2020 Major League Lacrosse Standings
| view; talk; edit; | W | L | PCT | GB | GF | 2ptGF | GA | 2ptGA |
| Denver Outlaws | 4 | 1 | .800 | - | 66 | 0 | 48 | 1 |
| Connecticut Hammerheads | 3 | 2 | .600 | 1 | 51 | 0 | 57 | 0 |
| Chesapeake Bayhawks | 3 | 2 | .600 | 1 | 67 | 3 | 63 | 1 |
| Boston Cannons | 3 | 2 | .600 | 1 | 57 | 2 | 58 | 0 |
| Philadelphia Barrage | 2 | 3 | .400 | 2 | 57 | 0 | 64 | 0 |
| New York Lizards | 0 | 5 | .000 | 4 | 57 | 0 | 65 | 3 |

| Playoff Seed |

==Collegiate Draft==
Due to the COVID-19 pandemic, a virtual draft was held on May 4, consisting of eight rounds and 48 total picks.

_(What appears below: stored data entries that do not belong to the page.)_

===== src/rtl/alu_seq_pkg.sv =====
// Shared op codes, FSM state type and op classification helpers for alu_seq.
package alu_seq_pkg;

    localparam logic [3:0] ALU_AND     = 4'd0;
    localparam logic [3:0] ALU_OR      = 4'd1;
    localparam logic [3:0] ALU_ADD     = 4'd2;
    localparam logic [3:0] ALU_SUB     = 4'd3;
    localparam logic [3:0] ALU_SLT     = 4'd4;
    localparam logic [3:0] ALU_SLTU    = 4'd5;
    localparam logic [3:0] ALU_BNEZ    = 4'd6;
    localparam logic [3:0] ALU_SLL     = 4'd7;
    localparam logic [3:0] ALU_SLLV    = 4'd8;
    localparam logic [3:0] ALU_LUI     = 4'd9;
    localparam logic [3:0] ALU_ORI     = 4'd10;
    localparam logic [3:0] ALU_MULT    = 4'd11;
    localparam logic [3:0] ALU_PC_ADD4 = 4'd12;
    localparam logic [3:0] ALU_MULTU   = 4'd13;
    localparam logic [3:0] ALU_DIV     = 4'd14;
    localparam logic [3:0] ALU_DIVU    = 4'd15;

    typedef enum logic {IDLE = 1'b0, CALC = 1'b1} state_t;

    function automatic logic is_iter_op(input logic [3:0] op);
        return (op == ALU_MULT) || (op == ALU_MULTU) || (op == ALU_DIV) || (op == ALU_DIVU);
    endfunction

    function automatic logic is_signed_op(input logic [3:0] op);
        return (op == ALU_MULT) || (op == ALU_DIV);
    endfunction

endpackage


===== src/rtl/alu_seq_if.sv =====
// Request/result bundle between the execute-stage control and alu_seq.
interface alu_seq_if #(parameter int WIDTH = 32);
    localparam int SHW = $clog2(WIDTH);

    logic             start_i;
    logic [3:0]       ctrl_i;
    logic [WIDTH-1:0] src1_i;
    logic [WIDTH-1:0] src2_i;
    logic [SHW-1:0]   shamt_i;
    logic [WIDTH-1:0] pc_add4_i;
    logic [WIDTH-1:0] result_o;
    logic [WIDTH-1:0] hi_o;
    logic             zero_o;
    logic             busy_o;
    logic             done_o;
    logic             div_by_zero_o;

    modport master (
        output start_i, ctrl_i, src1_i, src2_i, shamt_i, pc_add4_i,
        input  result_o, hi_o, zero_o, busy_o, done_o, div_by_zero_o
    );

    modport slave (
        input  start_i, ctrl_i, src1_i, src2_i, shamt_i, pc_add4_i,
        output result_o, hi_o, zero_o, busy_o, done_o, div_by_zero_o
    );
endinterface


===== src/rtl/alu_seq_muldiv.sv =====
// Iterative unsigned shift-add multiplier / restoring divider on operand magnitudes,
// with the sign fix-up applied to the final step's value so the FSM can register it directly.
module seq_muldiv #(parameter int WIDTH = 32) (
    input  logic             clk_i,
    input  logic             rst_i,
    input  logic             load,
    input  logic             step,
    input  logic             finish,
    input  logic             mul_op,
    input  logic             neg_x,
    input  logic             neg_r,
    input  logic [WIDTH-1:0] a_mag,
    input  logic [WIDTH-1:0] b_mag,
    output logic             last,
    output logic [WIDTH-1:0] res_lo,
    output logic [WIDTH-1:0] res_hi
);
    localparam int CW = $clog2(WIDTH);

    // hi_q: product high half / partial remainder; lo_q: multiplier / dividend-then-quotient
    logic [WIDTH-1:0] hi_q, lo_q, b_q;
    logic [CW-1:0]    count;
    logic             mul_q, neg_x_q, neg_r_q;

    logic [WIDTH:0]     sum, shifted, diff;
    logic [WIDTH-1:0]   nxt_hi, nxt_lo;
    logic [2*WIDTH-1:0] prod;

    always_comb begin
        sum     = {1'b0, hi_q} + (lo_q[0] ? {1'b0, b_q} : '0);
        shifted = {hi_q, lo_q[WIDTH-1]};
        diff    = shifted - {1'b0, b_q};
        if (mul_q) begin
            nxt_hi = sum[WIDTH:1];
            nxt_lo = {sum[0], lo_q[WIDTH-1:1]};
        end else if (!diff[WIDTH]) begin
            nxt_hi = diff[WIDTH-1:0];
            nxt_lo = {lo_q[WIDTH-2:0], 1'b1};
        end else begin
            nxt_hi = shifted[WIDTH-1:0];
            nxt_lo = {lo_q[WIDTH-2:0], 1'b0};
        end
        prod = {nxt_hi, nxt_lo};
        if (neg_x_q)
            prod = -prod;
        if (mul_q) begin
            res_lo = prod[WIDTH-1:0];
            res_hi = prod[2*WIDTH-1:WIDTH];
        end else begin
            res_lo = neg_x_q ? -nxt_lo : nxt_lo;
            res_hi = neg_r_q ? -nxt_hi : nxt_hi;
        end
        last = (count == CW'(WIDTH - 1));
    end

    always_ff @(posedge clk_i or posedge rst_i) begin
        if (rst_i) begin
            hi_q    <= '0;
            lo_q    <= '0;
            b_q     <= '0;
            count   <= '0;
            mul_q   <= 1'b0;
            neg_x_q <= 1'b0;
            neg_r_q <= 1'b0;
        end else if (load) begin
            hi_q    <= '0;
            lo_q    <= a_mag;
            b_q     <= b_mag;
            count   <= '0;
            mul_q   <= mul_op;
            neg_x_q <= neg_x;
            neg_r_q <= neg_r;
        end else if (step) begin
            hi_q  <= nxt_hi;
            lo_q  <= nxt_lo;
            count <= finish ? '0 : count + 1'b1;
        end
    end
endmodule
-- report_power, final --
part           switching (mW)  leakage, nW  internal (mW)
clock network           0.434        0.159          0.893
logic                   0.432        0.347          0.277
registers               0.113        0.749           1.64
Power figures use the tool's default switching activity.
## config.mk

```make
export PLATFORM = sky130hd
export DESIGN_NAME = req_arbiter
export DESIGN_NICKNAME = d
export VERILOG_FILES = /design/src/rtl/req_arb_pkg.sv /design/src/rtl/rr_select.sv /design/src/rtl/req_arbiter.sv
export SDC_FILE = /design/constraint.sdc
export NUM_CORES = 1
export LEC_CHECK = 0
export ABC_AREA = 1
export BUFFER_PORTS_ARGS = -buffer_cell sky130_fd_sc_hd__clkbuf_2
export CAP_MARGIN = 20
export CORE_ASPECT_RATIO = 2
export CORE_MARGIN = 2
export CORE_UTILIZATION = 47
export CTS_CLUSTER_SIZE = 25
export DETAILED_ROUTE_END_ITERATION = 6
export GPL_TIMING_DRIVEN = 0
export MAX_ROUTING_LAYER = met4
export PLACE_DENSITY = 0.77
export SETUP_SLACK_MARGIN = 0.05
export SLEW_MARGIN = 20
export SYNTH_ARGS = -nofsm -noshare
export SYNTH_HDL_FRONTEND = slang
export SYNTH_SLANG_ARGS = --single-unit
export TNS_END_PERCENT = 100
```

## constraint.sdc

```tcl
create_clock -name clk -period 1.6 [get_ports clk]
set_input_delay 0.48 -clock clk [delete_from_list [all_inputs] [get_ports clk]]
set_output_delay 0.48 -clock clk [all_outputs]
set_load 0.01 [all_outputs]
```
`config.mk`:
```
export PLATFORM = sky130hd
export DESIGN_NAME = lfsr_period_mon_flat
export DESIGN_NICKNAME = d
export VERILOG_FILES = /design/src/rtl/lfsr_pkg.sv /design/src/rtl/lfsr_period_mon_if.sv /design/src/rtl/flop.sv /design/src/rtl/lfsr_period_mon.sv /design/src/flat_wrapper.sv
export SDC_FILE = /design/constraint.sdc
export NUM_CORES = 1
export LEC_CHECK = 0
export BUFFER_PORTS_ARGS = -buffer_cell sky130_fd_sc_hd__buf_4
export CAP_MARGIN = 20
export CORE_UTILIZATION = 45
export DETAILED_ROUTE_END_ITERATION = 7
export PLACE_DENSITY = 0.67
export SETUP_SLACK_MARGIN = 0.4
export SLEW_MARGIN = 25
export SYNTH_ARGS = -nofsm -noshare
export SYNTH_HDL_FRONTEND = slang
export SYNTH_HIERARCHICAL = 1
export SYNTH_SLANG_ARGS = --single-unit
```
`constraint.sdc`:
```
create_clock -name clk -period 7.1 [get_ports clk]
set_input_delay 0.355 -clock clk [delete_from_list [all_inputs] [get_ports clk]]
set_output_delay 0.355 -clock clk [all_outputs]
set_load 0.02 [all_outputs]
```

The New York Lizards selected faceoff specialist TD Ierlan with the first overall pick. However the next day, Ierlan announced he would be returning to Yale in 2021 after the pandemic-shortened 2020 NCAA season. Second overall pick, Michael Kraus, an attack from Virginia, signed a two-year contract with the Connecticut Hammerheads on May 14.

==Playoffs==
After positive COVID-19 test results among players, the Connecticut Hammerheads (second seed) and Chesapeake Bayhawks (third seed) backed out of the postseason.